研究者は2種類の手法を提案します。二段階法ではまず候補アクションを生成し、次に各候補について埋め込み空間で行動ごとの「近隣の証拠」をベクトル検索で取り出します。生成器(トランスフォーマーなど)は、その証拠から各アクションに対する条件付き期待結果(あるいは期待差)を推定し、最後にプラグインルールで最も大きい推定値を出すアクションを選びます。一段階法ではクエリを直接受け取り生成器が直接アクションを返しますが、その内部でどのような中間計算が行われたかは観察できないため、出力そのものを方針(ポリシー)として評価します。
この定式化は因果推論の「最近傍マッチング」と強く結びつきます。具体的には、検索データベースに共変量(X)、行動(A)、結果(Y)が含まれている場合、ベクトル検索で得た近傍事例を使ってアクション別の条件付き期待値 f0(a,x)=E[Y|A=a,X=x] を推定し、最良の行動 a*(x)=argmax_a f0(a,x) を目指します。著者らは二段階法の「後悔(regret)」を候補生成の損失と、候補集合内での選択ミスの損失に分解できることを示し、後者については最近傍推定器やトランスフォーマーの予測誤差保証を用いて上界を与えています。
この研究の意味は二つあります。実務的には、RAGを使う既存システムを単に生成の道具として扱うのではなく、観察データに基づく因果的な方針学習の枠組みで評価・設計できる点です。理論的には、検索(retrieval)を「マッチング」に対応させることで、非パラメトリック推定やトランスフォーマーの理論的保証を方針学習の後悔解析に組み込める道筋を示しました。
重要な注意点もあります。二段階法の理論は検索データベースに「共変量・行動・結果」が観測されていることを前提とします。実際のRAGシステムではそのようなラベル付きデータが常にあるとは限りません。
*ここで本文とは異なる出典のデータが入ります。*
This design comes from an exercise in tuning for small area and a short achievable clock period on the open sky130 flow, not from production work.
At most, simulation tests tie the RTL to the original design; equivalence was not proved.
The RTL of runs 1 and 3 to 5 was laid out without a check of its function.
Power figures rest on the tool's default switching activity, not on a simulated workload.

**flow/design.v**
```verilog
module parser_step (
    input  wire [7:0]  b,
    input  wire [14:0] s,          
    input  wire        lenok,      
    input  wire        bud,        
    output wire [14:0] ns,         
    output wire        ev_begin,
    output wire        ev_fail,
    output wire        incl,       
    output wire        frz,        
    output wire        dv          
);
    wire is_start = b == 8'h02;
    wire is_end   = b == 8'h03;
    wire is_esc   = b == 8'h1B;
    wire is_digit = b[7:4] == 4'h3 && (!b[3] || b[2:1] == 2'b00);
    wire is_colon = b == 8'h3A;
    wire pay_end  = s[9] && is_end;
    wire pay_more = (s[9] && !is_end) || s[10];      
    assign ev_begin = s[0] && is_start;
    assign ev_fail  = ((s[1] || s[2] || s[3]) && !is_digit) ||
                      ((s[4] || s[8]) && !is_colon) ||
                      (pay_end && !lenok) ||
                      (pay_more && bud);
    assign dv       = ((s[9] && !is_end && !is_esc) || s[10]) && !bud;
    assign incl     = |s[10:1] && !pay_end;
    assign frz      = |s[14:11] || pay_end;
    assign ns[0]  = (s[0] && !is_start) || s[14] || ev_fail;
    assign ns[1]  = ev_begin;
    assign ns[2]  = s[1] && is_digit;
    assign ns[3]  = s[2] && is_digit;
    assign ns[4]  = s[3] && is_digit;
    assign ns[5]  = s[4] && is_colon;
    assign ns[6]  = s[5];
    assign ns[7]  = s[6];
    assign ns[8]  = s[7];
    assign ns[9]  = (s[8] && is_colon) || (((s[9] && !is_end && !is_esc) || s[10]) && !bud);
    assign ns[10] = s[9] && is_esc && !bud;
    assign ns[11] = pay_end && lenok;
    assign ns[12] = s[11];
    assign ns[13] = s[12];
    assign ns[14] = s[13];
endmodule
module frame_parser_x4 (
    input  wire        clk,
    input  wire        rst,               
    input  wire        cmd_valid,
    input  wire [7:0]  cmd_op,            
    input  wire [31:0] cmd_now,           
    input  wire [1:0]  cmd_count,         
    input  wire [31:0] cmd_bytes,         
    output reg         rsp_valid,
    output wire [7:0]  rsp_status,        
    output reg  [3:0]  rsp_begin,         
    output reg  [3:0]  rsp_data_valid,    
    output reg  [31:0] rsp_data,          
    output reg  [1:0]  rsp_frame_lane,    
    output wire [23:0] rsp_type,          
    output wire [15:0] rsp_plen,          
    output wire [15:0] rsp_crc,           
    output reg  [31:0] rsp_time,          
    output wire [31:0] rsp_attempted,     
    output wire [31:0] rsp_valid_frames,  
    output wire [31:0] rsp_cs_errors,     
    output wire [31:0] rsp_malformed,     
    output wire [31:0] rsp_timeouts       
);
    localparam [31:0] TIMEOUT_MS = 32'd5000;
    localparam [14:0] IDLE = 15'd1;
    reg        c_valid;
    reg [3:0]  c_en;                  
    reg        c_tick, c_reset, c_ill;
    reg [31:0] c_now;
    reg [31:0] c_bytes;
    wire op_feed  = cmd_op == 8'h06;
    wire op_tick  = cmd_op == 8'h07;
    wire op_stats = cmd_op == 8'h08;
    wire op_reset = cmd_op == 8'h09;
    always @(posedge clk) begin
        c_valid  <= cmd_valid && !rst;
        c_en[0]  <= cmd_valid && op_feed;
        c_en[1]  <= cmd_valid && op_feed && cmd_count != 2'd0;
        c_en[2]  <= cmd_valid && op_feed && cmd_count[1];
        c_en[3]  <= cmd_valid && op_feed && cmd_count == 2'd3;
        c_tick   <= cmd_valid && op_tick;
        c_reset  <= cmd_valid && op_reset;
        c_ill    <= !(op_feed || op_tick || op_stats || op_reset);
        c_now    <= cmd_now;
        c_bytes  <= cmd_bytes;
    end
    reg [14:0] state;                     
    reg [3:0]  dig0, dig1, dig2;
    reg [23:0] typ;
    reg [9:0]  raw_len;                   
    reg [10:0] room;                      
    reg [9:0]  pay_len;
    reg [31:0] start;
    reg [15:0] crc;
    reg [3:0]  nib0, nib1, nib2, nib3;    
    reg        hok0, hok1, hok2;          
    reg [31:0] attempted, valid_frames, cs_errors, malformed, timeouts;
    reg [1:0]  inc_att, inc_mal;          
    reg        inc_vf, inc_cse, inc_to;
    reg        st_ill, st_frame;
    wire [31:0] elapsed   = c_now - start;
    wire        timed_out = (c_en[0] || c_tick) && !state[0] && elapsed > TIMEOUT_MS;
    wire        start_p = state[9] || state[10];
    wire        dec4 = dig0 == 4'd0 && dig1 == 4'd0 && dig2 == 4'd4;
    wire        dec5 = dig0 == 4'd0 && dig1 == 4'd0 && dig2 == 4'd5;
    wire        dec6 = dig0 == 4'd0 && dig1 == 4'd0 && dig2 == 4'd6;
    wire [9:0]  declared = dig0 * 7'd100 + dig1 * 4'd10 + dig2;
    wire [14:0] sa [0:4];
    wire [14:0] sb [0:4];
    wire [3:0]  a_begin, a_fail, a_incl, a_frz, a_dv;
    wire [3:0]  b_begin, b_fail, b_incl, b_frz, b_dv;
    wire [3:0]  lenok, bud;
    assign sa[0] = state;
    assign sb[0] = IDLE;
    assign bud[0]   = start_p && raw_len >= 10'd995;
    assign bud[1]   = start_p && raw_len >= 10'd994;
    assign bud[2]   = start_p && raw_len >= 10'd993;
    assign bud[3]   = start_p && raw_len >= 10'd992;
    assign lenok[0] = room == 11'd0;
    assign lenok[1] = start_p ? room == 11'd1 : dec4;
    assign lenok[2] = start_p ? room == 11'd2 : sa[1][8] ? dec4 : dec5;
    assign lenok[3] = start_p ? room == 11'd3 : sa[2][8] ? dec4 : sa[1][8] ? dec5 : dec6;
    genvar i;
    generate
        for (i = 0; i < 4; i = i + 1) begin : lane
            parser_step u_a (
                .b(c_bytes[8*i +: 8]), .s(sa[i]), .lenok(lenok[i]), .bud(bud[i]),
                .ns(sa[i+1]), .ev_begin(a_begin[i]), .ev_fail(a_fail[i]),
                .incl(a_incl[i]), .frz(a_frz[i]), .dv(a_dv[i]));
            parser_step u_b (
                .b(c_bytes[8*i +: 8]), .s(sb[i]), .lenok(1'b0), .bud(1'b0),
                .ns(sb[i+1]), .ev_begin(b_begin[i]), .ev_fail(b_fail[i]),
                .incl(b_incl[i]), .frz(b_frz[i]), .dv(b_dv[i]));
        end
    endgenerate
    reg [14:0] ls [0:4];
    reg [14:0] fin;
    reg [3:0]  ev_begin, ev_fail, frz, dv, pay, t3, c3;
    integer j, j2, j3, j4;
    always @(*) begin
        for (j = 0; j < 5; j = j + 1)
            ls[j] = timed_out ? sb[j] : sa[j];
        ev_begin = c_en & (timed_out ? b_begin : a_begin);
        ev_fail  = c_en & (timed_out ? b_fail  : a_fail);
        frz      = timed_out ? b_frz : a_frz;
        dv       = c_en & (timed_out ? b_dv : a_dv);
        for (j = 0; j < 4; j = j + 1) begin
            pay[j] = c_en[j] && (ls[j][9] || ls[j][10]);
            t3[j]  = c_en[j] && ls[j][8];
            c3[j]  = c_en[j] && ls[j][14];
        end
        fin = c_en[3] ? ls[4] : c_en[2] ? ls[3] : c_en[1] ? ls[2] : c_en[0] ? ls[1] : ls[0];
    end
    function [15:0] crc_byte(input [15:0] r_in, input [7:0] d);
        reg [15:0] r;
        integer k;
        begin
            r = r_in ^ {d, 8'h00};
            for (k = 0; k < 8; k = k + 1)
                r = r[15] ? ((r << 1) ^ 16'h1021) : (r << 1);
            crc_byte = r;
        end
    endfunction
    function [3:0] hex_val(input [7:0] x);
        hex_val = x[3:0] + (x[6] ? 4'd9 : 4'd0);
    endfunction
    function hex_ok(input [7:0] x);
        hex_ok = (x[7:4] == 4'h3 && (!x[3] || x[2:1] == 2'b00)) ||
                 (x[7:3] == 5'b01000 && x[2:0] != 3'd0 && x[2:0] != 3'd7);
    endfunction
    reg [15:0] y [0:4];
    reg [15:0] n_crc;
    reg        open;
    always @(*) begin
        y[0] = crc;
        for (j2 = 0; j2 < 4; j2 = j2 + 1)
            y[j2+1] = ev_begin[j2] ? 16'hFFFF : crc_byte(y[j2], c_bytes[8*j2 +: 8]);
        n_crc = c_en[3] ? y[4] : c_en[2] ? y[3] : c_en[1] ? y[2] : c_en[0] ? y[1] : y[0];
        open  = 1'b1;
        for (j2 = 3; j2 >= 0; j2 = j2 - 1) begin
            if (c_en[j2] && frz[j2] && open) n_crc = y[j2];
            if (c_en[j2] && ev_begin[j2]) open = 1'b0;
        end
    end
    reg [3:0]  n0, n1, n2;
    reg        h0, h1, h2;
    reg [3:0]  frame;
    reg [23:0] n_typ;
    reg [3:0]  n_dig0, n_dig1, n_dig2, n_nib3;
    reg [1:0]  lane_c3;
    reg [7:0]  bj;
    always @(*) begin
        n0 = nib0; n1 = nib1; n2 = nib2;
        h0 = hok0; h1 = hok1; h2 = hok2;
        n_nib3 = nib3;
        n_typ = typ;
        n_dig0 = dig0; n_dig1 = dig1; n_dig2 = dig2;
        frame = 4'd0;
        lane_c3 = 2'd0;
        for (j3 = 0; j3 < 4; j3 = j3 + 1) begin
            bj = c_bytes[8*j3 +: 8];
            if (c_en[j3]) begin
                if (ls[j3][1]) n_dig0 = bj[3:0];
                if (ls[j3][2]) n_dig1 = bj[3:0];
                if (ls[j3][3]) n_dig2 = bj[3:0];
                if (ls[j3][5]) n_typ[23:16] = bj;
                if (ls[j3][6]) n_typ[15:8]  = bj;
                if (ls[j3][7]) n_typ[7:0]   = bj;
                if (ls[j3][11]) begin n0 = hex_val(bj); h0 = hex_ok(bj); end
                if (ls[j3][12]) begin n1 = hex_val(bj); h1 = hex_ok(bj); end
                if (ls[j3][13]) begin n2 = hex_val(bj); h2 = hex_ok(bj); end
                if (ls[j3][14]) begin
                    n_nib3   = hex_val(bj);
                    lane_c3  = j3[1:0];
                    frame[j3] = h0 && h1 && h2 && hex_ok(bj) && {n0, n1, n2, hex_val(bj)} == crc;
                end
            end
        end
    end
    function [1:0] pop2of4(input [3:0] v);    
        pop2of4 = {(v[0] && (v[1] || v[2] || v[3])) || (v[1] && (v[2] || v[3])) || (v[2] && v[3]),
                   v[0] ^ v[1] ^ v[2] ^ v[3]};
    endfunction
    function [2:0] pop4(input [3:0] v);
        pop4 = {2'b00, v[0]} + {2'b00, v[1]} + {2'b00, v[2]} + {2'b00, v[3]};
    endfunction
    function [31:0] count_up(input [31:0] q, input [1:0] d);
        reg [32:0] c;
        integer k;
        begin
            count_up[0] = q[0] ^ d[0];
            c[1] = q[0] && d[0];
            count_up[1] = q[1] ^ d[1] ^ c[1];
            c[2] = (q[1] && d[1]) || ((q[1] ^ d[1]) && c[1]);
            for (k = 2; k < 32; k = k + 1) begin
                count_up[k] = q[k] ^ c[k];
                c[k+1] = q[k] && c[k];
            end
        end
    endfunction
    wire       any_frame = |frame;
    wire       any_c3    = |c3;
    wire [2:0] n_pay     = pop4(pay);
    wire [2:0] n_dv      = pop4(dv);
    always @(posedge clk) begin
        rsp_valid      <= c_valid && !rst;
        rsp_begin      <= ev_begin;
        rsp_data_valid <= dv;
        rsp_frame_lane <= lane_c3;
        rsp_time       <= c_now;
        for (j4 = 0; j4 < 4; j4 = j4 + 1)
            rsp_data[8*j4 +: 8] <= c_bytes[8*j4 +: 8] ^ {2'b00, ls[j4][10], 5'b00000};
        st_ill   <= c_ill;
        st_frame <= any_frame;
        dig0 <= n_dig0; dig1 <= n_dig1; dig2 <= n_dig2;
        typ  <= n_typ;
        nib0 <= n0; nib1 <= n1; nib2 <= n2; nib3 <= n_nib3;
        hok0 <= h0; hok1 <= h1; hok2 <= h2;
        crc  <= n_crc;
        raw_len <= (start_p ? raw_len : 10'd0) + {7'd0, n_pay};
        room    <= (start_p ? room : {1'b0, declared} - 11'd4) - {8'd0, n_pay};
        if (|pay || |t3) pay_len <= (start_p ? pay_len : 10'd0) + {7'd0, n_dv};
        if (|ev_begin) start <= c_now;
        if (rst || c_reset) begin
            state        <= IDLE;
            attempted    <= 32'd0;
            valid_frames <= 32'd0;
            cs_errors    <= 32'd0;
            malformed    <= 32'd0;
            timeouts     <= 32'd0;
            inc_att      <= 2'd0;
            inc_mal      <= 2'd0;
            inc_vf       <= 1'b0;
            inc_cse      <= 1'b0;
            inc_to       <= 1'b0;
        end else begin
            state        <= fin;
            attempted    <= count_up(attempted, inc_att);
            malformed    <= count_up(malformed, inc_mal);
            valid_frames <= count_up(valid_frames, {1'b0, inc_vf});
            cs_errors    <= count_up(cs_errors, {1'b0, inc_cse});
            timeouts     <= count_up(timeouts, {1'b0, inc_to});
            inc_att      <= pop2of4(ev_begin);
            inc_mal      <= pop2of4(ev_fail);
            inc_vf       <= any_frame;
            inc_cse      <= any_c3 && !any_frame;
            inc_to       <= timed_out;
        end
    end
    assign rsp_status       = {{7{st_ill}}, st_ill || st_frame};
    assign rsp_type         = typ;
    assign rsp_plen         = {6'd0, pay_len};
    assign rsp_crc          = {nib0, nib1, nib2, nib3};
    assign rsp_attempted    = attempted;
    assign rsp_valid_frames = valid_frames;
    assign rsp_cs_errors    = cs_errors;
    assign rsp_malformed    = malformed;
    assign rsp_timeouts     = timeouts;
endmodule
```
一段階法は内部計算が観察できないため、分析の幅が限られます。また、論文は二段階法の後悔を分解して一部に上界を与えると述べますが、完全な性能保証は基礎となる予測誤差の仮定や最近傍推定の条件に依存します。最後に、ここで与えた説明はPDF抜粋に基づくものであり、詳細な条件や実験結果は本文の残り部分に記されている可能性がある点に留意してください。